» Exercise material
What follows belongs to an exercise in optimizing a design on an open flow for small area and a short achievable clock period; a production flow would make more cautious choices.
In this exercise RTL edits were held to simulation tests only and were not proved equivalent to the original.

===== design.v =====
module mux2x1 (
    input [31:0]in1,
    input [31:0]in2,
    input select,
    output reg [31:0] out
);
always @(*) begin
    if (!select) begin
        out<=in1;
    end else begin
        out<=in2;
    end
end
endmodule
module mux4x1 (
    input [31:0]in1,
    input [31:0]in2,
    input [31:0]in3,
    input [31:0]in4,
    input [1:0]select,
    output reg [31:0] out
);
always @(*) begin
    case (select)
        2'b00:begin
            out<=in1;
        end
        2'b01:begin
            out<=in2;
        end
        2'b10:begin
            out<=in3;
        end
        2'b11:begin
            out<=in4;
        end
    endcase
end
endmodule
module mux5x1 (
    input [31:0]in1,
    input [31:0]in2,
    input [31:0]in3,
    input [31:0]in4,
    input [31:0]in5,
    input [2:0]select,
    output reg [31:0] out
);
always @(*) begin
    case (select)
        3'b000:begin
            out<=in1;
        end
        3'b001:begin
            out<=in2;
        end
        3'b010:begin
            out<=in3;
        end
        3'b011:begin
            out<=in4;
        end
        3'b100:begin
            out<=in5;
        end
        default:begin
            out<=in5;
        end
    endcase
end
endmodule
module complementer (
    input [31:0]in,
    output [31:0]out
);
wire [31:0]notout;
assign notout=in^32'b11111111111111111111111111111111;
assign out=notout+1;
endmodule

---

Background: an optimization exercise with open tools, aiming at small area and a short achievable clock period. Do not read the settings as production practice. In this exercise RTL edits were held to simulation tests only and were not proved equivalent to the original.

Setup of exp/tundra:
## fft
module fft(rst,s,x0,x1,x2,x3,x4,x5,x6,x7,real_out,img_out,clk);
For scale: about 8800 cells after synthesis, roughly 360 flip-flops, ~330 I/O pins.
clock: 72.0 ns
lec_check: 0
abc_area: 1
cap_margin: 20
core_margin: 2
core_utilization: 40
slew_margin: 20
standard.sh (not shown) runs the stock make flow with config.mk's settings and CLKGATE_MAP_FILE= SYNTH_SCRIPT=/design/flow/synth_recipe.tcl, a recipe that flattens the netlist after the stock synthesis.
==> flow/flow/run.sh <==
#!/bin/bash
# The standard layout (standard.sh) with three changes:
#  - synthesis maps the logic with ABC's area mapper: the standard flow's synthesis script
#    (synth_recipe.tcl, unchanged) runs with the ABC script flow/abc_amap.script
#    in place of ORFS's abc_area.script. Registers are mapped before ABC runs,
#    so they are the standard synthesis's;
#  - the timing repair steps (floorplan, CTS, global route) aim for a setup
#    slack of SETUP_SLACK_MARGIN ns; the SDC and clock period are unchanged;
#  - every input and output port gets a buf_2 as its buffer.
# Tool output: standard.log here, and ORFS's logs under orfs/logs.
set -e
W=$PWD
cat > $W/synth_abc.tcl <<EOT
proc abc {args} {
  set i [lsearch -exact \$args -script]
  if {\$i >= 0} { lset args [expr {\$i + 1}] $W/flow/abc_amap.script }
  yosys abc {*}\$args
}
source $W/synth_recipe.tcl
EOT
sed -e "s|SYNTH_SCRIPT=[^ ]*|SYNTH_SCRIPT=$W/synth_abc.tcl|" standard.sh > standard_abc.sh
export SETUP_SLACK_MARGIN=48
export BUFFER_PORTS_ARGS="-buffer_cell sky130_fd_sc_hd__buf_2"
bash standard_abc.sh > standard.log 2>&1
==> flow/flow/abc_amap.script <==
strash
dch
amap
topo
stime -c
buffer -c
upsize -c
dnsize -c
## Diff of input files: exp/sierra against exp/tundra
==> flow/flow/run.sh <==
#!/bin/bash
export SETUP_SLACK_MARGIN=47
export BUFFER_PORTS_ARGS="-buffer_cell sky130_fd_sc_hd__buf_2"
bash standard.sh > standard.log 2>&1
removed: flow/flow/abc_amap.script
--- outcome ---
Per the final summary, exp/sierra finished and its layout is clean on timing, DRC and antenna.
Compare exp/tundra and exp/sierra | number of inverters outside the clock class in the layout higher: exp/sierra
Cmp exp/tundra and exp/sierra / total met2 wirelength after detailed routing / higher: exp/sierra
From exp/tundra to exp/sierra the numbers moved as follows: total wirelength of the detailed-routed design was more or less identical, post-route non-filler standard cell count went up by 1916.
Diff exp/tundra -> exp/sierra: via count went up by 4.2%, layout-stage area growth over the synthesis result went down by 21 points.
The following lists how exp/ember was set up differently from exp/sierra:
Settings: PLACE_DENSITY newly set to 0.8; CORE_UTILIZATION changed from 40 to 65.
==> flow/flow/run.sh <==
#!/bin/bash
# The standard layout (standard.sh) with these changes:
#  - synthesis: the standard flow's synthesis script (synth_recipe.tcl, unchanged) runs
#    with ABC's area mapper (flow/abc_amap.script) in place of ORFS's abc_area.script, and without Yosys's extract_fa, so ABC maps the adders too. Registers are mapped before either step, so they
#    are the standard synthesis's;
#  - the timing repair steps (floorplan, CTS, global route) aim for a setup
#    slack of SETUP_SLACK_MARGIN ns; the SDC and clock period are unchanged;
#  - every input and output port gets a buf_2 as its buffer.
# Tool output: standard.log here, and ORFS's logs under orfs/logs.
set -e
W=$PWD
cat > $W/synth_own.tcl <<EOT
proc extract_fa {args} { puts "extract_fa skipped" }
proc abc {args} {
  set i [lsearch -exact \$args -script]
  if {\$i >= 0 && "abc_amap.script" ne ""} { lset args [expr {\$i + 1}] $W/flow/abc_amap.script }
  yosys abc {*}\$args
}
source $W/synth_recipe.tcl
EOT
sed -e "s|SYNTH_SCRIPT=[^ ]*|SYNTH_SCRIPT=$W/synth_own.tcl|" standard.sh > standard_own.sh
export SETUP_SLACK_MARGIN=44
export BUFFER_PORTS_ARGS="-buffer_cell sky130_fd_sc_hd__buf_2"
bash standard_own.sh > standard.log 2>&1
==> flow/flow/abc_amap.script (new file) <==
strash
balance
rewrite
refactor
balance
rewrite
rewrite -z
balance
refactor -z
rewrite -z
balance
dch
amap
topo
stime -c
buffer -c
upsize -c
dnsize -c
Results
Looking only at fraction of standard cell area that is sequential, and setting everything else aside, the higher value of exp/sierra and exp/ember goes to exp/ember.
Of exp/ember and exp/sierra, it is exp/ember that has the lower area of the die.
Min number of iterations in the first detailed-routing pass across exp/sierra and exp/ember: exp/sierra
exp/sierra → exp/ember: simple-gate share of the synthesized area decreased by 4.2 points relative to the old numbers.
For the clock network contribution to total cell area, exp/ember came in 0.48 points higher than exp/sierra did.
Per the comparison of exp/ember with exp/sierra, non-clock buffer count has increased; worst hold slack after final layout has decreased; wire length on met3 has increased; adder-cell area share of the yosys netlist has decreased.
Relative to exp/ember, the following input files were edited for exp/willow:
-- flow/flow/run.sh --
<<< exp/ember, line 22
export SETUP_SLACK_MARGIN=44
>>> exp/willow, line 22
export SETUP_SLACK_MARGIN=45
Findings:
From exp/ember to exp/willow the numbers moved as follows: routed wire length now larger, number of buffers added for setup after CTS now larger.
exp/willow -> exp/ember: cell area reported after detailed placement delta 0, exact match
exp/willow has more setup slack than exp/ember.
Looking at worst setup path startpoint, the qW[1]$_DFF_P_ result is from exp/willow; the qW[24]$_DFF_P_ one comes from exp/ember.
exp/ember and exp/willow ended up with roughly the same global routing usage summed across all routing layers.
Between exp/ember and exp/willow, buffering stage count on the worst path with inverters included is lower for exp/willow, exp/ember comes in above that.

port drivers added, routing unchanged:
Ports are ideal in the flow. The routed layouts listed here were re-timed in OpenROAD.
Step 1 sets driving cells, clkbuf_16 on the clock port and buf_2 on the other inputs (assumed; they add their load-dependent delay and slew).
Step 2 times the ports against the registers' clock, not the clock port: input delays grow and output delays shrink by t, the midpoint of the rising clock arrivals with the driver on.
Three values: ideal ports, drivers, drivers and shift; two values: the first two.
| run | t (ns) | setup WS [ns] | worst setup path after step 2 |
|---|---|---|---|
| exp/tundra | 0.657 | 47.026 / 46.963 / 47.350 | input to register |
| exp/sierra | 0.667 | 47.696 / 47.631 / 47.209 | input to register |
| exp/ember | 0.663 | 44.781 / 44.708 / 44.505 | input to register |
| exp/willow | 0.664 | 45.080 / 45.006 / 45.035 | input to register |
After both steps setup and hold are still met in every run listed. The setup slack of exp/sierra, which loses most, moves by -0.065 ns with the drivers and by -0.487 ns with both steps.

» What to produce
Retype exactly the lines above, from the one with "What follows belongs" through the one with "2'b00:begin", inclusive.

» Exercise response
What follows belongs to an exercise in optimizing a design on an open flow for small area and a short achievable clock period; a production flow would make more cautious choices.
In this exercise RTL edits were held to simulation tests only and were not proved equivalent to the original.

===== design.v =====
module mux2x1 (
    input [31:0]in1,
    input [31:0]in2,
    input select,
    output reg [31:0] out
);
always @(*) begin
    if (!select) begin
        out<=in1;
    end else begin
        out<=in2;
    end
end
endmodule
module mux4x1 (
    input [31:0]in1,
    input [31:0]in2,
    input [31:0]in3,
    input [31:0]in4,
    input [1:0]select,
    output reg [31:0] out
);
always @(*) begin
    case (select)
        2'b00:begin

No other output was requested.